On February 21, 2014, the Huffington Post's UK edition published an opinion piece by
Lynn Shepherd entitled "If JK Rowling Cares About Writing, She Should Stop Doing It."
This piece smells a bit like rancid click bait to me. I hope it is, for otherwise it means that Shepherd actually believes that a successful person should quit to clear the path for others.
The gist of the article is that because JK Rowling became enormously successful writing her young adult series about Harry Potter, then she should stop trying to write other types of fiction. Shepherd attempts to defend the notion that Rowling's subsequent ventures into other types of fiction aren't fair to other writers and those writers' chances of being published. In short: Rowling got her money already so now she needs to stay away so others can get theirs too.
[Read the original article here]
I'll ignore my confusion about why she focuses solely on Rowling, a legitimate writer who didn't have her success handed to her, and not on the many celebrity "authors" whose ghost-written books become best-sellers simply because the smiling face on the cover is a familiar TMZ fixture.
Even if you expand Shepherd's premise to include all known, marketable names, it still fails the sniff test and reveals a foundational jealousy and insecurity.
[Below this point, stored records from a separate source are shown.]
`src/lvds_map_pkg.sv`:
```
// Constants for the seven-to-one display link receiver
// Operation
// - Each lane carries seven bits per link period; receiver restores seven per lane.
// - Receiver samples bit n mid-slot, at (n plus half) times period over seven.
// - Stream position k lands on output k; lane three carries low colour bits.
// - High-bit arrangement moves colour 0-5 to lanes 0-2, 6-7 to lane three.
// - 18-bit use takes the low-bit arrangement, lane three unconnected.
// - 18-bit use keeps upper six colour bits, drops the lowest two.
// - Four lanes give 28 outputs, three lanes give 21 outputs.
// - Low-bit arrangement: lane zero red 2-7, green 2; lane one green/blue.
package lvds_map_pkg;

	// =====================================================================
	// Link framing
	localparam int SLOTS = 7;
	localparam int MAX_LANES = 4;
	localparam int WORD_W = 28;
	localparam int LAST_SLOT = 6;
	localparam int CLK_PERIOD_NS = 25;

	// =====================================================================
	// Output position of each serial slot, index is lane*7 + slot
	localparam logic [WORD_W-1:0][4:0] SLOT_POS = {
		5'h17, 5'h11, 5'h10, 5'h0b, 5'h0a, 5'h05, 5'h1b,
		5'h1a, 5'h19, 5'h18, 5'h16, 5'h15, 5'h14, 5'h13,
		5'h12, 5'h0f, 5'h0e, 5'h0d, 5'h0c, 5'h09, 5'h08,
		5'h07, 5'h06, 5'h04, 5'h03, 5'h02, 5'h01, 5'h00};

	// =====================================================================
	// Colour bit sources, entry 7 is the colour MSB
	localparam logic [7:0][4:0] RED_LO = {
		5'h06, 5'h04, 5'h03, 5'h02, 5'h01, 5'h00, 5'h05, 5'h1b};
	localparam logic [7:0][4:0] GREEN_LO = {
		5'h0e, 5'h0d, 5'h0c, 5'h09, 5'h08, 5'h07, 5'h0b, 5'h0a};
	localparam logic [7:0][4:0] BLUE_LO = {
		5'h16, 5'h15, 5'h14, 5'h13, 5'h12, 5'h0f, 5'h11, 5'h10};
	localparam logic [7:0][4:0] RED_HI = {
		5'h05, 5'h1b, 5'h06, 5'h04, 5'h03, 5'h02, 5'h01, 5'h00};
	localparam logic [7:0][4:0] GREEN_HI = {
		5'h0b, 5'h0a, 5'h0e, 5'h0d, 5'h0c, 5'h09, 5'h08, 5'h07};
	localparam logic [7:0][4:0] BLUE_HI = {
		5'h11, 5'h10, 5'h16, 5'h15, 5'h14, 5'h13, 5'h12, 5'h0f};

	// =====================================================================
	// Control positions
	localparam int POS_HSYNC = 24;
	localparam int POS_VSYNC = 25;
	localparam int POS_VALID = 26;
	localparam int POS_SPARE = 23;
	localparam int DROP_BITS = 2;

	// =====================================================================
	// Modes and capture states
	typedef enum logic {
		MAP_LSB_ON_LANE3 = 1'b0,
		MAP_MSB_ON_LANE3 = 1'b1
	} map_mode_t;

	typedef enum logic {
		ST_WAIT = 1'b0,
		ST_CAPTURE = 1'b1
	} capture_state_t;

endpackage : lvds_map_pkg

```
`src/lane_capture.sv`:
```
// One lane's seven-slot capture register
`timescale 1ns/1ps
module lane_capture (
	// Clock and reset
	input wire logic ref_clk,
	input wire logic resetn,
	// Sample request
	input wire logic take,
	input wire logic [2:0] slot,
	input wire logic lane_bit,
	// Captured period
	output logic [lvds_map_pkg::SLOTS-1:0] captured
);

	typedef struct packed {
		logic [lvds_map_pkg::SLOTS-1:0] bits;
	} lane_state_t;

	lane_state_t s_r;
	lane_state_t s_nxt;

	// =====================================================================
	// Slot write: each strobe fills exactly one of the seven bits
	always_comb
	begin
		s_nxt = s_r;
		if (take)
		begin
			s_nxt.bits[slot] = lane_bit;
		end
	end

	// Register the state
	always_ff @(posedge ref_clk)
	begin
		if (!resetn)
		begin
			s_r <= '0;
		end
		else
		begin
			s_r <= s_nxt;
		end
	end

	assign captured = s_r.bits;

endmodule : lane_capture

```
`src/lvds_rgb_deser.sv`:
```
// Seven-to-one display link receiver with RGB bit mapping
`timescale 1ns/1ps
module lvds_rgb_deser #(
	parameter int LANES = 4,
	parameter int OVERSAMPLE = 4
) (
	// Clock and reset
	input wire logic ref_clk,
	input wire logic resetn,
	// Link pins
	input wire logic link_clk,
	input wire logic [LANES-1:0] serial_lane,
	// Configuration straps
	input wire logic map_msb_on_lane3,
	input wire logic bpp18,
	// Raw parallel word
	output logic [lvds_map_pkg::WORD_W-1:0] parallel_out_bit,
	output logic word_strobe,
	// Decoded pixel
	output logic [7:0] red,
	output logic [7:0] green,
	output logic [7:0] blue,
	output logic hsync,
	output logic vsync,
	output logic pixel_valid,
	output logic spare_bit
);

	localparam int PH_W = $clog2(OVERSAMPLE);
	localparam int PIN_W = LANES + 3;
	localparam int LANE_BITS = lvds_map_pkg::SLOTS * LANES;
	localparam logic [PH_W-1:0] MID_PHASE = PH_W'(OVERSAMPLE / 2);
	localparam logic [PH_W-1:0] END_PHASE = PH_W'(OVERSAMPLE - 1);
	localparam logic [2:0] LAST = 3'(lvds_map_pkg::LAST_SLOT);

	// Only three or four lanes and a slot of at least two ticks are served
	if (LANES < 3 || LANES > lvds_map_pkg::MAX_LANES)
	begin : g_bad_lanes
		$error("LANES must be 3 or 4");
	end
	if (OVERSAMPLE < 2)
	begin : g_bad_oversample
		$error("OVERSAMPLE must be at least 2");
	end

	typedef struct packed {
		logic [PIN_W-1:0] pin_s1;
		logic [PIN_W-1:0] pin_s2;
		logic [PIN_W-1:0] pin_s3;
		logic [PIN_W-1:0] pin_filt;
		lvds_map_pkg::capture_state_t st;
		logic [PH_W-1:0] phase;
		logic [2:0] slot;
		logic load;
		logic [lvds_map_pkg::WORD_W-1:0] word;
		logic [7:0] red;
		logic [7:0] green;
		logic [7:0] blue;
		logic hsync;
		logic vsync;
		logic pixel_valid;
		logic spare_bit;
		logic word_strobe;
	} deser_state_t;

	deser_state_t s_r;
	deser_state_t s_nxt;
	logic [LANE_BITS-1:0] cap_flat;
	logic take;

	// =====================================================================
	// Per-lane capture registers
	assign take = (s_r.st == lvds_map_pkg::ST_CAPTURE) &&
		(s_r.phase == MID_PHASE);

	genvar gl;
	generate
		for (gl = 0; gl < LANES; gl++)
		begin : g_lane
			lane_capture u_lane (
				.ref_clk(ref_clk),
				.resetn(resetn),
				.take(take),
				.slot(s_r.slot),
				.lane_bit(s_r.pin_filt[gl]),
				.captured(cap_flat[gl*lvds_map_pkg::SLOTS +:
					lvds_map_pkg::SLOTS])
			);
		end
	endgenerate

	// =====================================================================
	// Next-state logic
	// Slot timing is derived from the sampled link clock; the link must run
	// at ref_clk / (7 * OVERSAMPLE) for the mid-slot strobe to land right.
	always_comb
	begin
		logic clk_rise;
		logic is_18;
		logic use_msb;
		logic [lvds_map_pkg::WORD_W-1:0] w;
		clk_rise = 1'b0;
		is_18 = 1'b0;
		use_msb = 1'b0;
		w = '0;
		s_nxt = s_r;
		s_nxt.load = 1'b0;
		s_nxt.word_strobe = 1'b0;

		// Three-stage pin sampling; a change counts when stages two and
		// three agree, which rejects a single metastable sample
		s_nxt.pin_s1 = {bpp18, map_msb_on_lane3, link_clk, serial_lane};
		s_nxt.pin_s2 = s_r.pin_s1;
		s_nxt.pin_s3 = s_r.pin_s2;
		for (int i = 0; i < PIN_W; i++)
		begin
			if (s_r.pin_s2[i] == s_r.pin_s3[i])
				s_nxt.pin_filt[i] = s_r.pin_s3[i];
		end
		clk_rise = s_nxt.pin_filt[LANES] && !s_r.pin_filt[LANES];

		// Slot sequencer: a rising link clock opens seven slots
		case (s_r.st)
			lvds_map_pkg::ST_WAIT:
			begin
				if (clk_rise)
				begin
					s_nxt.st = lvds_map_pkg::ST_CAPTURE;
					s_nxt.phase = '0;
					s_nxt.slot = '0;
				end
			end
			lvds_map_pkg::ST_CAPTURE:
			begin
				s_nxt.phase = s_r.phase + 1'b1;
				if (s_r.phase == END_PHASE)
				begin
					s_nxt.phase = '0;
					s_nxt.slot = s_r.slot + 3'h1;
				end
				if (take && s_r.slot == LAST)
				begin
					s_nxt.st = lvds_map_pkg::ST_WAIT;
					s_nxt.load = 1'b1;
				end
			end
			default:
			begin
				s_nxt.st = lvds_map_pkg::ST_WAIT;
			end
		endcase

		// Scatter each lane slot onto its stream position
		for (int k = 0; k < LANE_BITS; k++)
		begin
			w[lvds_map_pkg::SLOT_POS[k]] = cap_flat[k];
		end

		// 18-bit use forces the low-bit arrangement
		is_18 = s_r.pin_filt[LANES+2] || (LANES == 3);
		use_msb = s_r.pin_filt[LANES+1] && !is_18;

		// All outputs change together, once per completed period
		if (s_r.load)
		begin
			s_nxt.word = w;
			s_nxt.word_strobe = 1'b1;
			for (int b = 0; b < 8; b++)
			begin
				if (use_msb)
				begin
					s_nxt.red[b] = w[lvds_map_pkg::RED_HI[b]];
					s_nxt.green[b] = w[lvds_map_pkg::GREEN_HI[b]];
					s_nxt.blue[b] = w[lvds_map_pkg::BLUE_HI[b]];
				end
				else
				begin
					s_nxt.red[b] = w[lvds_map_pkg::RED_LO[b]];
					s_nxt.green[b] = w[lvds_map_pkg::GREEN_LO[b]];
					s_nxt.blue[b] = w[lvds_map_pkg::BLUE_LO[b]];
				end
				if (is_18 && b < lvds_map_pkg::DROP_BITS)
				begin
					s_nxt.red[b] = 1'b0;
					s_nxt.green[b] = 1'b0;
					s_nxt.blue[b] = 1'b0;
				end
			end
			// Control bits sit at the same place in both arrangements
			s_nxt.hsync = w[lvds_map_pkg::POS_HSYNC];
			s_nxt.vsync = w[lvds_map_pkg::POS_VSYNC];
			s_nxt.pixel_valid = w[lvds_map_pkg::POS_VALID];
			s_nxt.spare_bit = w[lvds_map_pkg::POS_SPARE];
		end
	end

	// =====================================================================
	// State register
	always_ff @(posedge ref_clk)
	begin
		if (!resetn)
		begin
			s_r <= '0;
		end
		else
		begin
			s_r <= s_nxt;
		end
	end

	// =====================================================================
	// Outputs, all straight from flip-flops
	// Three-lane builds leave lane-three positions at zero: 21 live bits
	assign parallel_out_bit = s_r.word;
	assign word_strobe = s_r.word_strobe;
	assign red = s_r.red;
	assign green = s_r.green;
	assign blue = s_r.blue;
	assign hsync = s_r.hsync;
	assign vsync = s_r.vsync;
	assign pixel_valid = s_r.pixel_valid;
	assign spare_bit = s_r.spare_bit;

endmodule : lvds_rgb_deser

```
Whether she intended to do so or not, Shepherd implies that the only reason she (and other writers at her success level) aren't populating the best-seller list is because they aren't named JK Rowling (or Snooki, or whoever).
Is that the world in which we want to live? One where you don't strive to improve and surpass your competition, but rather beg your competition to withdraw?
What a sad message to send out into the world: "You can't succeed in an endeavor because someone else is successful in the same field."
Apply that defeatist notion elsewhere and the absurdity is obvious. Perhaps each year's Cy Young Award winner should retire so as to open up a roster spot for a young pitcher in AAA who really, really (pretty please) wants to pitches in the majors.
Perhaps it's high time for Jennifer Lawrence to retire at 23-years-old so that some other kid can star in the next "Hunger Games." At the very least, Lawrence should do the gracious, accomodating thing and stick to a single genre. After all, Lawrence's success doesn't mean she possesses a unique talent that the paying public enjoys. It probably just means that she's a lucky individual among many other equally skilled and interchangeable actresses
I, for one, wouldn't want my success to rely on the voluntary departure of all competition. It will feel even better if/when I finally earn success over competitively tougher odds.
I also know for sure that competition breeds innovation. Without the heavyweights of literature, or sports, or film as goals, inspirations and aspirations, our society would be left with only middle-of-the-road performances. We would all suffer as a result. Advancements would cease if we forced a ceiling on success. It's impossible to play leap frog with nothing left to leap over.